Dataset items
▬▬▬▬▬▬▬▬▬▬
From an optimization exercise on the open Yosys and OpenROAD flow, aimed at small area, a short achievable clock period and few clock cycles per item; shortcuts taken in it are not production practice.
Function was checked by simulation only, so behaviour that the tests miss may differ from the original.

===== design.v =====
module cdh26_hill (
    input             clk,
    input             rst,
    input             cmd_valid,
    output reg        cmd_ready,
    input      [1:0]  cmd_op,
    input      [15:0] cmd_len,
    input      [31:0] k00,
    input      [31:0] k01,
    input      [31:0] k10,
    input      [31:0] k11,
    input             in_valid,
    output reg        in_ready,
    input      [7:0]  in_data,
    output reg        out_valid,
    output     [7:0]  out_data,
    output reg        done,
    output reg [1:0]  err,
    output     [15:0] olen,
    output reg [63:0] det,
    output reg [4:0]  detm,
    output reg [4:0]  dinv,
    output     [4:0]  ki00,
    output     [4:0]  ki01,
    output     [4:0]  ki10,
    output     [4:0]  ki11,
    output reg        kiv
);
    localparam OP_MDET = 2'd0, OP_MINV = 2'd1, OP_HENC = 2'd2, OP_HDEC = 2'd3;
    localparam [4:0] FILLER = 5'd10;
    function [4:0] add26;
        input [4:0] a;
        input [4:0] b;
        reg [5:0] s;
        begin
            s = a + b;
            add26 = (s >= 6'd26) ? s - 6'd26 : s[4:0];
        end
    endfunction
    function [4:0] red26;
        input [10:0] x;
        reg [8:0] y;
        reg [6:0] z;
        begin
            y = {3'b0, x[5:0]} + x[10:6] * 4'd12;           
            z = {1'b0, y[5:0]} + y[8:6] * 4'd12;            
            if (z >= 7'd104)     red26 = z - 7'd104;
            else if (z >= 7'd78) red26 = z - 7'd78;
            else if (z >= 7'd52) red26 = z - 7'd52;
            else if (z >= 7'd26) red26 = z - 7'd26;
            else                 red26 = z[4:0];
        end
    endfunction
    function [4:0] inv26;
        input [4:0] d;
        begin
            case (d)
                5'd1:  inv26 = 5'd1;
                5'd3:  inv26 = 5'd9;
                5'd5:  inv26 = 5'd21;
                5'd7:  inv26 = 5'd15;
                5'd9:  inv26 = 5'd3;
                5'd11: inv26 = 5'd19;
                5'd15: inv26 = 5'd7;
                5'd17: inv26 = 5'd23;
                5'd19: inv26 = 5'd11;
                5'd21: inv26 = 5'd5;
                5'd23: inv26 = 5'd17;
                5'd25: inv26 = 5'd25;
                default: inv26 = 5'd0;
            endcase
        end
    endfunction
    function [4:0] pw4;
        input [3:0] s;
        begin
            case (s)
                4'd0:  pw4 = 5'd1;
                4'd1, 4'd7, 4'd13:  pw4 = 5'd4;
                4'd2, 4'd8, 4'd14:  pw4 = 5'd16;
                4'd3, 4'd9, 4'd15:  pw4 = 5'd12;
                4'd4, 4'd10: pw4 = 5'd22;
                4'd5, 4'd11: pw4 = 5'd10;
                default:     pw4 = 5'd14;    
            endcase
        end
    endfunction
    localparam S_IDLE = 2'd0, S_PRE = 2'd1, S_TXT = 2'd2, S_POST = 2'd3;
    reg [1:0]  st;
    reg [5:0]  p;           
    reg [1:0]  op;
    reg        cpa;         
    wire [4:0] bidx = p[4:0];
    wire [3:0] didx = p[3:0];
    reg        dsel, csel;              
    reg [1:0]  dg0, dg1, dg2, dg3;      
    reg        S32;
    wire [32:0] S = {S32, det[63:32]};    
    reg [32:0] C;
    wire       mlast = (p == 6'd32);
    wire [31:0] rowA, rowB;
    genvar j;
    generate
        for (j = 0; j < 31; j = j + 1) begin : g_rows
            assign rowA[j] = dsel & (k00[j] ^ mlast);
            assign rowB[j] = csel & ~(k01[j] ^ mlast);
        end
    endgenerate
    assign rowA[31] = ~(dsel & (k00[31] ^ mlast));
    assign rowB[31] = ~(csel & ~(k01[31] ^ mlast));
    wire       inj = mlast ? dsel : csel;
    wire [33:0] s1, c1, s2, c2;
    assign c1[0] = inj;
    assign c2[0] = 1'b0;
    generate
        for (j = 0; j < 33; j = j + 1) begin : g_csa
            wire a_j = (j < 32) ? rowA[j] : 1'b0;
            wire b_j = (j < 32) ? rowB[j] : 1'b0;
            assign s1[j]   = S[j] ^ C[j] ^ a_j;
            assign c1[j+1] = (S[j] & C[j]) | (S[j] & a_j) | (C[j] & a_j);
            assign s2[j]   = s1[j] ^ c1[j] ^ b_j;
            assign c2[j+1] = (s1[j] & c1[j]) | (s1[j] & b_j) | (c1[j] & b_j);
        end
    endgenerate
    assign s1[33] = 1'b0;
    assign s2[33] = c1[33];
    wire [31:0] dhi = S[31:0] + C[31:0] + 32'd1;
    reg [4:0] m00, m01, m10, m11;       
    assign ki00 = m00;
    assign ki01 = m01;
    assign ki10 = m10;
    assign ki11 = m11;
    wire [3:0] ms = p[3:0] - 4'd1;      
    wire [4:0] g1 = pw4(ms);
    wire [4:0] g2 = add26(g1, g1);
    wire [4:0] g3 = add26(g2, g1);
    function [4:0] dterm;
        input [1:0] dd;
        input [4:0] a1, a2, a3;
        begin
            case (dd)
                2'd0: dterm = 5'd0;
                2'd1: dterm = a1;
                2'd2: dterm = a2;
                default: dterm = a3;
            endcase
        end
    endfunction
    wire [4:0] t0 = dterm(dg0, g1, g2, g3);
    wire [4:0] t1 = dterm(dg1, g1, g2, g3);
    wire [4:0] t2 = dterm(dg2, g1, g2, g3);
    wire [4:0] t3 = dterm(dg3, g1, g2, g3);
    wire       negc = (op != OP_HENC);
    wire [4:0] t2n = (negc && t2 != 5'd0) ? 5'd26 - t2 : t2;
    reg  [4:0] x0, y0, x1, y1;
    reg        e0, e1, sub;
    wire [9:0] pr0 = e0 ? x0 * y0 : 10'd0;
    wire [9:0] pr1 = e1 ? x1 * y1 : 10'd0;
    wire [10:0] dsum = sub ? ({1'b0, pr0} + 11'd650 - {1'b0, pr1}) : ({1'b0, pr0} + {1'b0, pr1});
    wire [4:0] w = red26(dsum);
    reg [15:0] rem;
    reg        lq_v;
    reg [4:0]  lq_i;
    reg        have_v0, ph2;
    reg [4:0]  v0, v1;
    reg [14:0] npair;
    reg [4:0]  od;
    assign out_data = {3'b010, od};
    assign olen = {npair, 1'b0};
    wire take = in_valid & in_ready;
    wire in_letter = (in_data[7:6] == 2'b01) && (in_data[4:0] != 5'd0) && (in_data[4:0] <= 5'd26);
    wire [4:0] in_idx = in_data[4:0] - 5'd1;
    wire txt   = (st == S_TXT);
    wire pairA = txt & lq_v & have_v0 & ~ph2;
    wire fill  = txt & ~lq_v & have_v0 & ~ph2 & (rem == 16'd0) & (op == OP_HENC);
    wire fin   = txt & ~lq_v & (rem == 16'd0) & ~(have_v0 & (op == OP_HENC));
    wire k_detm = (st == S_PRE) && (p == 6'd17);
    wire k_dinv = (st == S_PRE) && (p == 6'd18);
    wire k_i00  = (st == S_PRE) && (p == 6'd19);
    wire k_i11  = (st == S_PRE) && (p == 6'd20);
    wire k_i01  = (st == S_PRE) && (p == 6'd21);
    wire k_i10  = (st == S_PRE) && (p == 6'd22);
    always @* begin
        x0 = m00; y0 = v0; x1 = m01; y1 = lq_i; e0 = 1'b1; e1 = 1'b1; sub = 1'b0;
        if (st == S_PRE) begin
            y0 = m11; y1 = m10;
            if (k_i00) begin e0 = 1'b0; x1 = m11; y1 = dinv; end
            if (k_i11) begin y0 = dinv; e1 = 1'b0; end
            if (k_i01) begin e0 = 1'b0; y1 = dinv; sub = 1'b1; end
            if (k_i10) begin x0 = m10; y0 = dinv; e1 = 1'b0; end
        end else if (ph2) begin
            x0 = m10; x1 = m11; y1 = v1;
        end else if (fill) begin
            y1 = FILLER;
        end
    end
    wire supp = (op == OP_HDEC) & ~kiv;     
    wire acc  = (st == S_PRE) & cmd_ready;   
    wire mstep = (st == S_PRE) && (p != 6'd0) && (p <= 6'd32);
    wire rstep = (st == S_PRE) && (p != 6'd0) && (p <= 6'd16);
    always @(posedge clk) begin
        dsel <= k11[bidx];
        csel <= k10[bidx];
        dg0  <= k00[{didx, 1'b1} -: 2];
        dg1  <= k01[{didx, 1'b1} -: 2];
        dg2  <= k10[{didx, 1'b1} -: 2];
        dg3  <= k11[{didx, 1'b1} -: 2];
        lq_i <= in_idx;
    end
    always @(posedge clk) begin
        if (st == S_IDLE) begin
            {S32, det[63:32]} <= 33'd0;
            C <= 33'd0;
        end else if (mstep) begin
            {S32, det[63:32]} <= s2[33:1];
            C <= c2[33:1];
            det[31:0] <= {s2[0], det[31:1]};
        end else if (cpa) begin
            det[63:32] <= dhi;
        end
    end
    always @(posedge clk) begin
        if (st == S_IDLE) begin
            m00 <= k00[31] ? 5'd4 : 5'd0;
            m01 <= k01[31] ? 5'd4 : 5'd0;
            m10 <= k10[31] ? ((cmd_op != OP_HENC) ? 5'd22 : 5'd4) : 5'd0;
            m11 <= k11[31] ? 5'd4 : 5'd0;
        end else if (rstep) begin
            m00 <= add26(m00, t0);
            m01 <= add26(m01, t1);
            m10 <= add26(m10, t2n);
            m11 <= add26(m11, t3);
        end else begin
            if (k_i11) begin m11 <= w; m00 <= v1; end
            if (k_i01) m01 <= w;
            if (k_i10) m10 <= w;
        end
    end
    always @(posedge clk) begin
        if (k_detm) detm <= w;
        if (k_dinv) begin
            dinv <= inv26(detm);
            kiv  <= detm[0] && (detm != 5'd13);
        end
    end
    always @(posedge clk) begin
        done      <= 1'b0;
        out_valid <= 1'b0;
        cmd_ready <= 1'b0;
        cpa       <= 1'b0;
        lq_v      <= take & in_letter;
        if (rst) begin
            st        <= S_IDLE;
            p         <= 6'd0;
            in_ready  <= 1'b0;
            have_v0   <= 1'b0;
            ph2       <= 1'b0;
            lq_v      <= 1'b0;
        end else begin
            case (st)
                S_IDLE: begin
                    p  <= 6'd0;
                    op <= cmd_op;
                    if (cmd_valid) begin
                        st <= S_PRE;
                        p  <= 6'd1;
                    end
                end
                S_PRE: begin
                    p <= p + 6'd1;
                    if (cmd_valid && ((op == OP_HENC) ? (p == 6'd16) : (p == 6'd31)))
                        cmd_ready <= 1'b1;
                    if (acc) begin
                        rem      <= cmd_len;
                        npair    <= 15'd0;
                        have_v0  <= 1'b0;
                        ph2      <= 1'b0;
                        cpa      <= (op != OP_HENC);
                        if (op[1]) begin
                            in_ready <= (cmd_len != 16'd0);
                            st       <= S_TXT;
                        end else begin
                            st       <= S_POST;
                        end
                    end else if (!cmd_valid) begin
                        st <= S_IDLE;
                        p  <= 6'd0;
                    end
                end
                S_POST: begin
                    p     <= 6'd0;
                    done  <= 1'b1;
                    err   <= (op == OP_MINV && !kiv) ? 2'd1 : 2'd0;
                    st    <= S_IDLE;
                end
                default: begin   
                    p <= 6'd0;
                    if (take) begin
                        rem      <= rem - 16'd1;
                        in_ready <= (rem != 16'd1);
                    end
                    if (lq_v && !have_v0) begin
                        v0      <= lq_i;
                        have_v0 <= 1'b1;
                    end
                    if (ph2) begin
                        od        <= w + 5'd1;
                        out_valid <= !supp;
                        ph2       <= 1'b0;
                    end else if (pairA || fill) begin
                        od        <= w + 5'd1;
                        out_valid <= !supp;
                        v1        <= fill ? FILLER : lq_i;
                        ph2       <= 1'b1;
                        have_v0   <= 1'b0;
                        if (!supp) npair <= npair + 15'd1;
                    end
                    if (fin) begin
                        done     <= 1'b1;
                        st       <= S_IDLE;
                        in_ready <= 1'b0;
                        have_v0  <= 1'b0;
                        if (op == OP_HDEC && (!kiv || have_v0)) begin
                            err   <= kiv ? 2'd2 : 2'd1;
                            npair <= 15'd0;
                        end else begin
                            err   <= 2'd0;
                        end
                    end
                end
            endcase
        end
        if (k_i00) v1 <= w;
    end
endmodule

===== run.sh =====
#!/bin/bash
# synth_recipe.tcl (not shown) runs the flow's synth.tcl, then flattens the netlist and writes it again
# the make line also repeats each setting of config.mk as NAME=value (left out here)
make -C /OpenROAD-flow-scripts/flow DESIGN_CONFIG=/design/flow/config.mk WORK_HOME=/design/flow/orfs CLKGATE_MAP_FILE= SYNTH_SCRIPT=/design/flow/synth_recipe.tcl finish

===== config.mk =====
export PLATFORM = sky130hd
export DESIGN_NAME = cdh26_hill
export DESIGN_NICKNAME = cdh26_hill
export VERILOG_FILES = /design/flow/design.v
export SDC_FILE = /design/flow/constraint.sdc
export NUM_CORES = 4
export LEC_CHECK = 0
export CAP_MARGIN = 20
export CORE_MARGIN = 2
export CORE_UTILIZATION = 40
export SLEW_MARGIN = 20

===== constraint.sdc =====
create_clock -name core_clock -period 20.0 [get_ports {clk}]
set_input_delay 4.0000 -clock core_clock [delete_from_list [all_inputs] [get_ports {clk}]]
set_output_delay 4.0000 -clock core_clock [all_outputs]
set_load 0.01 [all_outputs]

==> flow_summary.json <==
{
  "status": "no timing/DRC/antenna violations",
  "rsz0062_at_grt": "false",
  "netlist_top_cells_area": "edfxtp_1 (17%), ha_1 (11%), dfxtp_1 (9.6%)",
  "start_util_pct": 40.4,
  "maxSlewHeadroom_pct": 33.2,
  "post_cts_resized": 0,
  "setup_viol": 0,
  "synth_top_cell_area_share_pct": 16.8,
  "drt_pass1_iterations": 5,
  "worstSetupPathType": "flip-flop to flip-flop",
  "cts_buffers": 26,
  "maxCapViolations": 0,
  "core_area_um2": 50000,
  "tns_ns": 0,
  "syn_to_final_growth_pct": 21.2,
  "fin_ws_ns": 6.88,
  "dp.cells": 3058,
  "drcViolationCount": 0,
  "grt_pass1_vias": 17200,
  "ant_nets": 0,
  "clock_skew_ns": 0.0382,
  "dr_total_vias": 16900,
  "hold_class": "flip-flop to flip-flop",
  "insertion_delay_ns": 0.57,
  "yosysMostFrequentCell": "nand2_1",
  "arrival_ns": 13.51,
  "layout-drive-gt1-share_pct": 6.74,
  "hpwl_mm": 46.2,
  "io_buffers": 277,
  "required_ns": 20.38,
  "antenna_found_initial": 4,
  "wire_per_inst_um": 19.1,
  "crit_path_end_kind": "flip-flop",
  "layout.nets": 2846,
  "routed_via_density": 5.43,
  "grt_pass1_wl_mm": 94.2,
  "place.gp.congestion": 0.925,
  "grt_max_degree": 83,
  "ys_types": 86,
  "die_h_um": 229,
  "die_w_um": 229,
  "ys.warnings.count": 1,
  "cts_hold_buf": 0,
  "cpMostUsedCell": "ha_1",
  "clk_pin_slew_worst_paths_ns": 0.06,
  "async_flop_share_pct": 0,
  "clk_root_buffer_cell": "clkbuf_16",
  "yosys_register_bits": 210,
  "tightest_slew_ns": 1.00,
  "syn_inst": 2188,
  "clockBufferDepth": 3,
  "syn_avg_cell_area_um2": 9.23,
  "crit_fanout": 60,
  "cts_tree": "built",
  "synth_edf_count": 113,
  "grt.total_usage_pct": 22.4,
  "final_cells": 3107,
  "synth_area_um2": 20200,
  "preCtsSetupSlack_ns": 6.89,
  "wl_mm": 59.2,
  "netlist_top_cells_count": "nand2_1 (256), ha_1 (180), nor2_1 (177), a21oi_1 (165), xnor2_1 (135)",
  "post-route-util_pct": 49.0,
  "min_period_over_period_pct": 65.6,
  "dieArea_um2": 52300,
  "synth_top_area_cell": "edfxtp_1",
  "min_period_ns": 13.12,
  "htreeDepth": 1,
  "drtIter0Drc": 969,
  "yosysSeqAreaShare_pct": 26.4,
  "rows": 82,
  "finalMaxSlewViolations": 0,
  "clkSinkCount": 210,
  "postCtsSetupBuffers": 0,
  "crit_path_start_kind": "flip-flop",
  "ys.flop_type": "edfxtp_1",
  "globalRouteOverflowTotal": 0,
  "cpPeakStageDelay_ns": 0.96,
  "finalHoldViolations": 0,
  "max_freq_mhz": 76.2,
  "ios": 283,
  "n_fill_cell": 4748,
  "crit_slowest_cell": "dfxtp_4"
}
per-layer routing:
layer | wire length, µm | part of all wire [%] | global-route usage, %
met5 | 35 | 0.059 | 0
met4 | 1840 | 3.1 | 6.94
met3 | 3940 | 6.6 | 4.65
met1 | 25000 | 42 | 28.5
met2 | 28400 | 48 | 38.2
final cells by class:
class	instances	area (µm²)	area share, %
repair buffers	293	2890	11.8
flip-flops and latches	210	5340	21.8
clock inverters	16	175	0.715
clock buffers	32	704	2.88
diodes	1	2.50	0.0102
inverters	128	480	1.96
well taps	672	841	3.43
multi-input cells	1755	14100	57.4
layout by cell type (no fill, tap or decap), drive strengths merged, types with 15 or more instances in the layout:
cell type        n
a211oi          47
a21o            52
a21oi          165
and2            71
and3            20
buf             16
clkbuf          32
clkdlybuf4s50  277
dfxtp           97
edfxtp         113
fa              94
ha             180
inv            128
mux2i           41
mux4            58
nand2          256
nand2b          28
nand3           28
nor2           178
nor2b           25
nor3            37
o211ai          17
o21ai           98
o21bai          16
o31ai           15
or3             17
xnor2          136
xor2            46
cell families (layout without fill, tap and decap cells):
family / count (synthesis) / count (layout) / synth area share, %
simple gates: 706 / 706 / 16.6
mux: 109 / 109 / 9.05
buf+inv: 225 / 469 / 4.30
xor+xnor: 183 / 183 / 8.09
fa+ha+maj: 274 / 274 / 20.5
flops: 210 / 210 / 26.4
other cells: 2 / 5 / 0.0372
compound gates: 479 / 479 / 15.1
critical path, delay by kind of cell (launching register included):
family          cells  cell delay, ns
buf+inv             3            0.34
simple gates       12            2.36
xor+xnor            4            1.00
compound gates     11            2.99
fa+ha+maj          14            5.26
flops               1            0.96
final timing paths:
check / start / end / slack (ns) / cells after the start
worst max-delay path: p[0] / m01[2] / 6.88 / 44
worst min-delay path: lq_i[2] / v0[2] / 0.43 / 0
worst max register to register: p[0] / m01[2] / 6.88 / 44
worst min register to register: lq_i[2] / v0[2] / 0.43 / 0
metrics by stage:
stage / instance area [µm²] / hold WS, ns
2_1_floorplan: 20200 / 0.408
3_3_place_gp: 23600 / 0.427
3_5_place_dp: 23600 / 0.421
4_1_cts: 24500 / 0.435
5_1_grt: 24500 / 0.450
6_report: 24500 / 0.434
state kept, by name (all words and copies together) (netlist names), 6 cells and up:
signal  flops
rem        16
det        64
p           6
C          33
npair      15
Testbench counts, summed over its fixed seeds: cycles 25,403, commands 480.

-- separate check: timing with driven ports --
The results above use ideal ports. As a check the final layout listed here was re-extracted and re-timed, cells and wires unchanged. Step 1 (the two cells are an assumption about what drives the block):
set clk [get_ports {clk}]
set_driving_cell -lib_cell sky130_fd_sc_hd__clkbuf_16 $clk
set_driving_cell -lib_cell sky130_fd_sc_hd__buf_2 [delete_from_list [all_inputs] $clk]
Step 2 times the ports against the registers' clock, not the clock port: input delays grow and output delays shrink by t, the midpoint of the rising clock arrivals with the driver on. Three values: no drivers, after step 1, after step 2; two values: the first two.
shift t [ns]: 0.613
setup WS [ns]: 6.875 / 6.875 / 6.875
worst data-port slew with drivers (ns): 0.12
After both steps setup and hold are still met in this run. The setup slack of this run moves by 0.000 ns with the drivers and by 0.000 ns with both steps.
▬▬▬▬▬▬▬▬▬▬
TASK DETAILS: From the data above, output only the lines between the line containing "wire [4:0] t3 = dterm(dg3, g1, g2, g3);" and the line containing "wire [9:0] pr1 = e1 ? x1 * y1 : 10'd0;", inclusive, exactly as written.

TASK ANSWER:
    wire [4:0] t3 = dterm(dg3, g1, g2, g3);
    wire       negc = (op != OP_HENC);
    wire [4:0] t2n = (negc && t2 != 5'd0) ? 5'd26 - t2 : t2;
    reg  [4:0] x0, y0, x1, y1;
    reg        e0, e1, sub;
    wire [9:0] pr0 = e0 ? x0 * y0 : 10'd0;
    wire [9:0] pr1 = e1 ? x1 * y1 : 10'd0;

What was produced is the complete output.